▶ _What is needed_
When the word "scan" appears in a line of the data below, list that line.

▶ _Provided information_
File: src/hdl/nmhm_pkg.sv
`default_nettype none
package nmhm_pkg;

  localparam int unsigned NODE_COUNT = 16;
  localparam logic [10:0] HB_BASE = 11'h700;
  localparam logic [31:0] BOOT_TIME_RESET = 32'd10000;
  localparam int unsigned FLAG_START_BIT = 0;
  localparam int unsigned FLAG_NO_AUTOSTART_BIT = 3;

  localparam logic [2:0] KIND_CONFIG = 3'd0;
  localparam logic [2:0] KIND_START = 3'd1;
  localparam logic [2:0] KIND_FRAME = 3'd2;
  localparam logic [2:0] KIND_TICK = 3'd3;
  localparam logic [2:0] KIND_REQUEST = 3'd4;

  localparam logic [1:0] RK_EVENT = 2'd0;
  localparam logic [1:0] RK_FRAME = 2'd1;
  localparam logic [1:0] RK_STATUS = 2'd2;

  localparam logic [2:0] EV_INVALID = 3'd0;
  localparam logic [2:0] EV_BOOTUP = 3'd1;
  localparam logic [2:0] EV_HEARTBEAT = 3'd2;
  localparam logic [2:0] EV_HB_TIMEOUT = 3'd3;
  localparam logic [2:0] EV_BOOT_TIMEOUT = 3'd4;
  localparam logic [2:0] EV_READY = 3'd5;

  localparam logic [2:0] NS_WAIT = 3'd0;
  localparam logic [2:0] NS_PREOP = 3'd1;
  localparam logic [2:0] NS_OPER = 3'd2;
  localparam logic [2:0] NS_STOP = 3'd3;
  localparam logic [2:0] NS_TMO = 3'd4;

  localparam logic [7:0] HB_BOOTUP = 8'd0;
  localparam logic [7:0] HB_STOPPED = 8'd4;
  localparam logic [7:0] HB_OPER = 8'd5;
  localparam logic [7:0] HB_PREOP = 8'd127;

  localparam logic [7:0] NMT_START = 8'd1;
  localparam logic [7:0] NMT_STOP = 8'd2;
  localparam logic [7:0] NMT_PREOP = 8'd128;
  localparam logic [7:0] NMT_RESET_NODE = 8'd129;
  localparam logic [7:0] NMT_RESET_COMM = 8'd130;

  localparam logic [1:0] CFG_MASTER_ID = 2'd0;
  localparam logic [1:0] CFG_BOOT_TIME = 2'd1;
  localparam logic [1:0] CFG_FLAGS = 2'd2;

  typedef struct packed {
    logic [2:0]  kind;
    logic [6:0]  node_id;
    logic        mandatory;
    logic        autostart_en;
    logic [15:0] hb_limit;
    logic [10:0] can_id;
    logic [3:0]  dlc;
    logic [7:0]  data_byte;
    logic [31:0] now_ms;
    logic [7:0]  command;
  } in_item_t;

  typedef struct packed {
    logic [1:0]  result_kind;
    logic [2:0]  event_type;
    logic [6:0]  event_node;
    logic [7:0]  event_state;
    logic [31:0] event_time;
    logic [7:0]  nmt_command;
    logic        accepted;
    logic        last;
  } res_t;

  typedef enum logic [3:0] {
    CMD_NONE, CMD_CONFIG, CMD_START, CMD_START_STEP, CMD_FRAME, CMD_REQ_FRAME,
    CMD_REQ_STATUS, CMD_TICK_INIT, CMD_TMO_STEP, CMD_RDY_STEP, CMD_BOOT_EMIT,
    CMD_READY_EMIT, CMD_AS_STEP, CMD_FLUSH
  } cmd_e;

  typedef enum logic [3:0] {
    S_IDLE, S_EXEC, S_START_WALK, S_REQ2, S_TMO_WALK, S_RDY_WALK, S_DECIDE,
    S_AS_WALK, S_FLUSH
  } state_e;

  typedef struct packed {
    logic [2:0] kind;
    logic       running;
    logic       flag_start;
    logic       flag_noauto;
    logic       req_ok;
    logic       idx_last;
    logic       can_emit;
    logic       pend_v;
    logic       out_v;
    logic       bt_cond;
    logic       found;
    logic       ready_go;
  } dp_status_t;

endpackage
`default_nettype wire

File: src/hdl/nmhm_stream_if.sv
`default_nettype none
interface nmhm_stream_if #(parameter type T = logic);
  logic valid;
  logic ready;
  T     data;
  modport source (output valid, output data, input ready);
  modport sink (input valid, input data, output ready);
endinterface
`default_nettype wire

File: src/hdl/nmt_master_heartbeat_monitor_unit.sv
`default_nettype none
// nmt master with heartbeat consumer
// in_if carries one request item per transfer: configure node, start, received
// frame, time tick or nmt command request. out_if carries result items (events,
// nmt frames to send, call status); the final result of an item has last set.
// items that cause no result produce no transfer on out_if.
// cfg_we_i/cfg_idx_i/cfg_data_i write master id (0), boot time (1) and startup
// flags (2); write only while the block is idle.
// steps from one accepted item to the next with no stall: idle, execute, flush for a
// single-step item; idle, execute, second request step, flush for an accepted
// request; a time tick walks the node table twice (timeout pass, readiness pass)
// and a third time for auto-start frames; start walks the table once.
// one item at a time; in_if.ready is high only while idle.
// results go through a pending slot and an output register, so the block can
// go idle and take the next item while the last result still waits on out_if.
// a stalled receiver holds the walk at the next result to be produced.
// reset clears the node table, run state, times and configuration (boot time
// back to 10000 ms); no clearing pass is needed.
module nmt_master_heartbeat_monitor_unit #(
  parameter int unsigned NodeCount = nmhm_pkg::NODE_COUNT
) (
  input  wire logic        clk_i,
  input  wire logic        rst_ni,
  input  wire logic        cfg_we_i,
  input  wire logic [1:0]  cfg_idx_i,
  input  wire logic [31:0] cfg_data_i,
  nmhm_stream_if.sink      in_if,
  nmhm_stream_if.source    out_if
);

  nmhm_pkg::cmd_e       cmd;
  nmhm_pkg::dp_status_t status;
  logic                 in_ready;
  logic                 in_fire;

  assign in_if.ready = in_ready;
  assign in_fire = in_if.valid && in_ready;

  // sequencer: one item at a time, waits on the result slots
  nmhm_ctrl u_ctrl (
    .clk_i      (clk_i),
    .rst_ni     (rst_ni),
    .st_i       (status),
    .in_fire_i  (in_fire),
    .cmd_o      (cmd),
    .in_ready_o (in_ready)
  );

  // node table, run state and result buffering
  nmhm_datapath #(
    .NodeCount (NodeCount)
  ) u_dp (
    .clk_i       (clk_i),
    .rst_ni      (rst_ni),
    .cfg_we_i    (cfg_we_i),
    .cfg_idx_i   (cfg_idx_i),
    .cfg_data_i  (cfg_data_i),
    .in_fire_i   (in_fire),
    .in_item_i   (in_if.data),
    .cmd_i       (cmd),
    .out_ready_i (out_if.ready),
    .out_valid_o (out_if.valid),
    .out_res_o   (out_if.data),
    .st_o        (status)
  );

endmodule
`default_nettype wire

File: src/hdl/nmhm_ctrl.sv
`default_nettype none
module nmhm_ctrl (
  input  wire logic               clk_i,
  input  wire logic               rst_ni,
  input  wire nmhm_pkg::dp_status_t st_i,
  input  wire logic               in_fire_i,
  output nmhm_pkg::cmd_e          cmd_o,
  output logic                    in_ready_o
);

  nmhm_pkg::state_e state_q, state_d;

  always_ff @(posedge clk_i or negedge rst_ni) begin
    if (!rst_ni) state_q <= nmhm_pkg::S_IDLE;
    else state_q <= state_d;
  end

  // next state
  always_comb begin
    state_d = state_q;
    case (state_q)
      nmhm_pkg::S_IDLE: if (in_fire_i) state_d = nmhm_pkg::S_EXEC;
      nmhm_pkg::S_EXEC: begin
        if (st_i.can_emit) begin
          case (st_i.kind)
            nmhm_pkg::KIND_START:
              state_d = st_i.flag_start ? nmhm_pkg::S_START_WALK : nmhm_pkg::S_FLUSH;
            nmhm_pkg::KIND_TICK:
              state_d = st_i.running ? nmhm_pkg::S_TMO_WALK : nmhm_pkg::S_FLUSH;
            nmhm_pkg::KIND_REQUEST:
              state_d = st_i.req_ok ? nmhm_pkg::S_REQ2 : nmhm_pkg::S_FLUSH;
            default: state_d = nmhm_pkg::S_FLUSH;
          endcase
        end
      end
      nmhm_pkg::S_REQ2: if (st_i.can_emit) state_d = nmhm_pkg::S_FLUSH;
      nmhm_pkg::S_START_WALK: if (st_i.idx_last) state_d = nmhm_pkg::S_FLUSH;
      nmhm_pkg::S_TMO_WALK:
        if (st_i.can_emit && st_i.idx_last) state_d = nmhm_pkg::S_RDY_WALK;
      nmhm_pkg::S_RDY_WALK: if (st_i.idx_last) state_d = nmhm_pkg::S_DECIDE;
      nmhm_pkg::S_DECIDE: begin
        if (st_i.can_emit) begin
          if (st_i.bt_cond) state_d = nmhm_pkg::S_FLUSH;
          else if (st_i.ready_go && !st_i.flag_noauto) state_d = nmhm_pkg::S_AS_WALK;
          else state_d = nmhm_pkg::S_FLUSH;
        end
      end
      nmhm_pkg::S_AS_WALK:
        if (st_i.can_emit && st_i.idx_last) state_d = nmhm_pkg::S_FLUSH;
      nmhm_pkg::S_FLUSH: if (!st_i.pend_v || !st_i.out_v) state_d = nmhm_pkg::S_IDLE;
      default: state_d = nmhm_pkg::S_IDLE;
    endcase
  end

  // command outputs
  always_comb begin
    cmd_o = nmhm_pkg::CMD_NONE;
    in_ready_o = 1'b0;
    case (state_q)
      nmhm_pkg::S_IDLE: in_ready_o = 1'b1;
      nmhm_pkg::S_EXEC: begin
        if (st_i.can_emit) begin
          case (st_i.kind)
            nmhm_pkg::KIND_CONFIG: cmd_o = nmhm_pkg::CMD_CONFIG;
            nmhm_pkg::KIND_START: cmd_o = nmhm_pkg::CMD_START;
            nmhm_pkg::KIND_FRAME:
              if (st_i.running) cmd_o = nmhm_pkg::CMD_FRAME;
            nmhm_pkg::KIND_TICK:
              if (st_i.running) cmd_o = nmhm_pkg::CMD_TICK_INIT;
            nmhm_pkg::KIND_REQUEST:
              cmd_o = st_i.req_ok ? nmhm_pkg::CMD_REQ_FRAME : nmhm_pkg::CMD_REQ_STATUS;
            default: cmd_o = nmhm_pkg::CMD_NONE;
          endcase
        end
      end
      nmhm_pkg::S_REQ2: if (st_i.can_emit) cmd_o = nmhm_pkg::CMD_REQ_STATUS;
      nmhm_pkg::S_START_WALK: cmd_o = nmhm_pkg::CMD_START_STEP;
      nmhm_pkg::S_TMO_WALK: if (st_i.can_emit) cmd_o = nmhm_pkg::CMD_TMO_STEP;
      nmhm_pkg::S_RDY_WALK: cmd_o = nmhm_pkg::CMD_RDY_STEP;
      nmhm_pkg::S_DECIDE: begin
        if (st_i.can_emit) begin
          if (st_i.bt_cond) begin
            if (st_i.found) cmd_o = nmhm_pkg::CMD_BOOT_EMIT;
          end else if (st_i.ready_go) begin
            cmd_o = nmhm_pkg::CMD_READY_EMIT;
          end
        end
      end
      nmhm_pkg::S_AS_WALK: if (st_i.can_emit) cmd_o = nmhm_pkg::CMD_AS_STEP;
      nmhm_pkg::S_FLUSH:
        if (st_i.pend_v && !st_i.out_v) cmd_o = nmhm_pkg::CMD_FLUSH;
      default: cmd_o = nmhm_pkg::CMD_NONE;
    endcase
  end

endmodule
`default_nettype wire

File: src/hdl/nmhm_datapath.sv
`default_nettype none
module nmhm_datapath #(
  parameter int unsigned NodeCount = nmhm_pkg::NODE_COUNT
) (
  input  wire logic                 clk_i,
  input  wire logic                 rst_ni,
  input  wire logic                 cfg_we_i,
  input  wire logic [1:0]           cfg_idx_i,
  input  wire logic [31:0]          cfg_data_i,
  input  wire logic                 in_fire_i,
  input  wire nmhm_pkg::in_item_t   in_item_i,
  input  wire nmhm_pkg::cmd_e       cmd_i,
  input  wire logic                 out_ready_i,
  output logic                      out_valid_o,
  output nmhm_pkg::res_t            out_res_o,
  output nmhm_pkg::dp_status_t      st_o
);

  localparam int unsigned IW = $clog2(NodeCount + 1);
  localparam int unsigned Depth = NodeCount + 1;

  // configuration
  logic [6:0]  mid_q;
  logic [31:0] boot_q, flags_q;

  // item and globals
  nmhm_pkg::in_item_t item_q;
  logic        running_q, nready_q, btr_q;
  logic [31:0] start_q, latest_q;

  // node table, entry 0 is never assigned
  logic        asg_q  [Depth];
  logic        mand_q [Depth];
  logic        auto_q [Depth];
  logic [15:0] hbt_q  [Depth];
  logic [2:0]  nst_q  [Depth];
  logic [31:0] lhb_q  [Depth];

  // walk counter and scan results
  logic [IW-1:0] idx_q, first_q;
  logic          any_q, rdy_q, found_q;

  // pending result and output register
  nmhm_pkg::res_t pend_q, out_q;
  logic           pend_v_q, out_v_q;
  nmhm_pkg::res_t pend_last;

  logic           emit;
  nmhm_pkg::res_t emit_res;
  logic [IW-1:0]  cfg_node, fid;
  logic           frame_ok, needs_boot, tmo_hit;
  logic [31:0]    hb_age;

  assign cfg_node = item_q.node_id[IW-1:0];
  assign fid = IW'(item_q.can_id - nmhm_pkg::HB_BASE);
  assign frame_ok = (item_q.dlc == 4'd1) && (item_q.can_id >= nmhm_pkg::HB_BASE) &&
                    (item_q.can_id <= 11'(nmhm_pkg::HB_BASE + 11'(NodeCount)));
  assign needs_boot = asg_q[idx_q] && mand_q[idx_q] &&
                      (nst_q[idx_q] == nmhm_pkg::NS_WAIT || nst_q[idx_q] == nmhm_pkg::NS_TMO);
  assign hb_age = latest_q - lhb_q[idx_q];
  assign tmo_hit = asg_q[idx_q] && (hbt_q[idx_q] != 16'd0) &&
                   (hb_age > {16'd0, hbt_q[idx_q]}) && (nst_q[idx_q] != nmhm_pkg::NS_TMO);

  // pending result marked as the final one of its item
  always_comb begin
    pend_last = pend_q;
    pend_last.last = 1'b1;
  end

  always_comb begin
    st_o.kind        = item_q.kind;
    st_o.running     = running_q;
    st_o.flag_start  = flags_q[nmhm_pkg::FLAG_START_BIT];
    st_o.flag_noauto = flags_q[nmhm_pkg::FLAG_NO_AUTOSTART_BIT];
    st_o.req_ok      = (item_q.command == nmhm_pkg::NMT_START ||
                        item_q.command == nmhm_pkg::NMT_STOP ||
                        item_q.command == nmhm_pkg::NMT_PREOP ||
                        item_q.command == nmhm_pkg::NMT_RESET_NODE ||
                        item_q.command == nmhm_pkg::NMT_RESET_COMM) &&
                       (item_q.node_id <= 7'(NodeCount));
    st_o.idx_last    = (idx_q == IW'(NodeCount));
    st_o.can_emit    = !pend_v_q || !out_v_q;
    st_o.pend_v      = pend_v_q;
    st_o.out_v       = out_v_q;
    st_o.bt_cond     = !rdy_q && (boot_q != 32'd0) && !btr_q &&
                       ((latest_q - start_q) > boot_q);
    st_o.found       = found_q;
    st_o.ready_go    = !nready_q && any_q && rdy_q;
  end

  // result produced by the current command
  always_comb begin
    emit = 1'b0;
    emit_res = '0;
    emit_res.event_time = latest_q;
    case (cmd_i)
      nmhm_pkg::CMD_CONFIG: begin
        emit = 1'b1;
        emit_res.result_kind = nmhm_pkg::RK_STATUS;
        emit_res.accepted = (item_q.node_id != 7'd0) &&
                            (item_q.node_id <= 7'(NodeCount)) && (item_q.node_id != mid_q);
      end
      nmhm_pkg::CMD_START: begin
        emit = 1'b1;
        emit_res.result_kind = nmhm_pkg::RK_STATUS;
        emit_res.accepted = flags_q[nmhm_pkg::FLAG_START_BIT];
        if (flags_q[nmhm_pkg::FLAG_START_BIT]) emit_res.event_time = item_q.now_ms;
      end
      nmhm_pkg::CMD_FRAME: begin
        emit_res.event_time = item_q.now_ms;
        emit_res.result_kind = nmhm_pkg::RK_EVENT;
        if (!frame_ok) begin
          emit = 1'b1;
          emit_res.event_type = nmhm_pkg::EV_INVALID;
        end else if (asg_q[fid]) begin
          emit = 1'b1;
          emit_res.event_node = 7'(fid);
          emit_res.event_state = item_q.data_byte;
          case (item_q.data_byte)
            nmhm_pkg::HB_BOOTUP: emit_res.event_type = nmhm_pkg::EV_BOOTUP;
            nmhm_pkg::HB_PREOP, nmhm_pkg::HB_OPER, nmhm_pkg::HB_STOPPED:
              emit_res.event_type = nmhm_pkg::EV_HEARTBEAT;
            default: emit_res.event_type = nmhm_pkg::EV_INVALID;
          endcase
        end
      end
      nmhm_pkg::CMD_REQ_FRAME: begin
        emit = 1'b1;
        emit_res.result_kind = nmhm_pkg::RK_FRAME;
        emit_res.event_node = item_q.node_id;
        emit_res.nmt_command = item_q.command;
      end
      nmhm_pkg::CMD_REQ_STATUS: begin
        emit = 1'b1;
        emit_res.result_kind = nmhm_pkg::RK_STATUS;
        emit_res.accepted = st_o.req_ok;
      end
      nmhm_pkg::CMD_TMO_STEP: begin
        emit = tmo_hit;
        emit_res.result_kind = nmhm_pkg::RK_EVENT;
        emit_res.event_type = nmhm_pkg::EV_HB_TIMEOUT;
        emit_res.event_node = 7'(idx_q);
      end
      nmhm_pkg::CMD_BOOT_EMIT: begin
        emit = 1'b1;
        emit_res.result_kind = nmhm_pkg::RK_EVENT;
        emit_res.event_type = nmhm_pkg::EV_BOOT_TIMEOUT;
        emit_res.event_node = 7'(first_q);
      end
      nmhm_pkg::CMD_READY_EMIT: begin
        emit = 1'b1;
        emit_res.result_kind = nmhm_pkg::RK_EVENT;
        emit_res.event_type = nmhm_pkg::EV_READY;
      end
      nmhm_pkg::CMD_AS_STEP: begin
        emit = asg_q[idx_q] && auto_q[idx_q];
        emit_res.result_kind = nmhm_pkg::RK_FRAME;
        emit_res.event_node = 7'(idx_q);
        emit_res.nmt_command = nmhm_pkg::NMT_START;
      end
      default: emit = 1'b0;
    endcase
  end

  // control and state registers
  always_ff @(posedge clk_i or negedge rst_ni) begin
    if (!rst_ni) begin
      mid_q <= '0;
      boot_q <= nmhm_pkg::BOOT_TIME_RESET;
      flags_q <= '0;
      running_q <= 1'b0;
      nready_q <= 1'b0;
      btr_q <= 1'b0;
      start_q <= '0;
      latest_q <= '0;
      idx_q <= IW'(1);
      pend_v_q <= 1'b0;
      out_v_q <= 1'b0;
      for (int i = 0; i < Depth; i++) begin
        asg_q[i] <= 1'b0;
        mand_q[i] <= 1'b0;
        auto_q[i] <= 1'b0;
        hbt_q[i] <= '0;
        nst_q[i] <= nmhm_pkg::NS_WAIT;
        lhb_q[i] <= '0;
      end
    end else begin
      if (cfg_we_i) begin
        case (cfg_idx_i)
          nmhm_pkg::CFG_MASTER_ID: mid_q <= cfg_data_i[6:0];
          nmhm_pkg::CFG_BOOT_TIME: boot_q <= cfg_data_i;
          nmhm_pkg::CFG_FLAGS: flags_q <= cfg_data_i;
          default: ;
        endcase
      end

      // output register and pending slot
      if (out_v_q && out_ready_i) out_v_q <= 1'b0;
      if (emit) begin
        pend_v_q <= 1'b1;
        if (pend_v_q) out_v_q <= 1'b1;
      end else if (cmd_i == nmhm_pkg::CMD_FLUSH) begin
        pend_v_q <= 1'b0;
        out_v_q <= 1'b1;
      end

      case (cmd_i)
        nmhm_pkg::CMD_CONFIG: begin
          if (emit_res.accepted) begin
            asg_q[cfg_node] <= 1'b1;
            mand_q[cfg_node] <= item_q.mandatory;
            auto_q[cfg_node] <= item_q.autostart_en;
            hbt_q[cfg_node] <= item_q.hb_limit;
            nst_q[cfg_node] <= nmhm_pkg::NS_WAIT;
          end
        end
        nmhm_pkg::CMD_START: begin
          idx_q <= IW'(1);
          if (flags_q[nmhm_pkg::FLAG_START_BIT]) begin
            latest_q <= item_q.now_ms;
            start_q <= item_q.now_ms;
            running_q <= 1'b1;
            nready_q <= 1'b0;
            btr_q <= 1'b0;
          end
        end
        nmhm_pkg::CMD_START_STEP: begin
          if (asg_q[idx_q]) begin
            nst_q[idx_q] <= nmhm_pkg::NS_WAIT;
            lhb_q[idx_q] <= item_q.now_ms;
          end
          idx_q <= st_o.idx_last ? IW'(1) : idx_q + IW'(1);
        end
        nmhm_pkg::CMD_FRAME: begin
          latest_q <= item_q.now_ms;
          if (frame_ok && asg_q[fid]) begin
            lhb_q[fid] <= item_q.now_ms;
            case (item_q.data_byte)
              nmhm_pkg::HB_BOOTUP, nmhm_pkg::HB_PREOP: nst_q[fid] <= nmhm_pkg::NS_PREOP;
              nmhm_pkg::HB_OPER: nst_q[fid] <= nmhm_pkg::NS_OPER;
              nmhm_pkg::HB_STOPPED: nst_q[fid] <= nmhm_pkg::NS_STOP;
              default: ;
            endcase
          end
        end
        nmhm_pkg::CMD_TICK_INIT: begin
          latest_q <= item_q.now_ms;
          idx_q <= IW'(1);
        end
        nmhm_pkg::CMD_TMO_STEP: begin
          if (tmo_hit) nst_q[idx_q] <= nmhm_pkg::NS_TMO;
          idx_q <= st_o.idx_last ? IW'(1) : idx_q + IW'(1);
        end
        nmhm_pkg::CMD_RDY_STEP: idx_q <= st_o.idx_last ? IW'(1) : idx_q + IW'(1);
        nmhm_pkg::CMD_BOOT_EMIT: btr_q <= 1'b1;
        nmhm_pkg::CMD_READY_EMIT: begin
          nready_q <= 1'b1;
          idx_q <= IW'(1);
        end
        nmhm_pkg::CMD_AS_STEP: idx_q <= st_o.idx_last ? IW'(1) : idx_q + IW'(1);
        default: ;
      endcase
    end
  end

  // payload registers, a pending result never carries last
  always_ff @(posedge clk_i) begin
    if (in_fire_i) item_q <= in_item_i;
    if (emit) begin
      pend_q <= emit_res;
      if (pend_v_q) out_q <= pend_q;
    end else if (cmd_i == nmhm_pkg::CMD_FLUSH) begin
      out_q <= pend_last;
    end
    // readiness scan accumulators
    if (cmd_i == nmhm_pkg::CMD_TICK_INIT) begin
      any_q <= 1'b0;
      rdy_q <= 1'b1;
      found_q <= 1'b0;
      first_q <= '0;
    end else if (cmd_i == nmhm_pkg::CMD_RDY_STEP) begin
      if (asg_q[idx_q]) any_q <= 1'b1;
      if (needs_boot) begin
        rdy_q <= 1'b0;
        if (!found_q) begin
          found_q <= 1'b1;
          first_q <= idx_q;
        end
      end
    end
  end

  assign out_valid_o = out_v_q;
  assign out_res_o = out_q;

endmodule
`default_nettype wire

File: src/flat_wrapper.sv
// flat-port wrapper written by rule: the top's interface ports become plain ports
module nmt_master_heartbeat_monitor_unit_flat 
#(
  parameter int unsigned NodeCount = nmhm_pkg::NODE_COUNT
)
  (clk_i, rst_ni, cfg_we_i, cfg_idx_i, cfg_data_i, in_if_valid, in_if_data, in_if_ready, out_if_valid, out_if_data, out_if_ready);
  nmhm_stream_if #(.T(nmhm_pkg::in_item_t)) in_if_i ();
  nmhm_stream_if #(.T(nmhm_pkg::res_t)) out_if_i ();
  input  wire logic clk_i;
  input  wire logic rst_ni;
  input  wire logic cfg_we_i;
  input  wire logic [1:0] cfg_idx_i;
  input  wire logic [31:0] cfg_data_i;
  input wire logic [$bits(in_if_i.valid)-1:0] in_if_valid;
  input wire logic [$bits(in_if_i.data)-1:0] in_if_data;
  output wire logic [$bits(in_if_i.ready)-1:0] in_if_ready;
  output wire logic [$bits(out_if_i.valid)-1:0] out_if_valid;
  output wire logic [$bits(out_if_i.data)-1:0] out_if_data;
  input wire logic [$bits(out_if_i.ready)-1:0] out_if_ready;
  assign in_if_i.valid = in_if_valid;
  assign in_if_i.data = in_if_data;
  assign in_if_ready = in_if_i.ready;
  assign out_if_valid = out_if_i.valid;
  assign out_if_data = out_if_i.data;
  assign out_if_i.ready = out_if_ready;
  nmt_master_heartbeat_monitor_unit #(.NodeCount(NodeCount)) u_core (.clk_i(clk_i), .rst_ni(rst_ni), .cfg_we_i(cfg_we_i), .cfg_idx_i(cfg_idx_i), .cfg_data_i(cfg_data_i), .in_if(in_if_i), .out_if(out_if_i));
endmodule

▶ _Answer section_
  // walk counter and scan results
    // readiness scan accumulators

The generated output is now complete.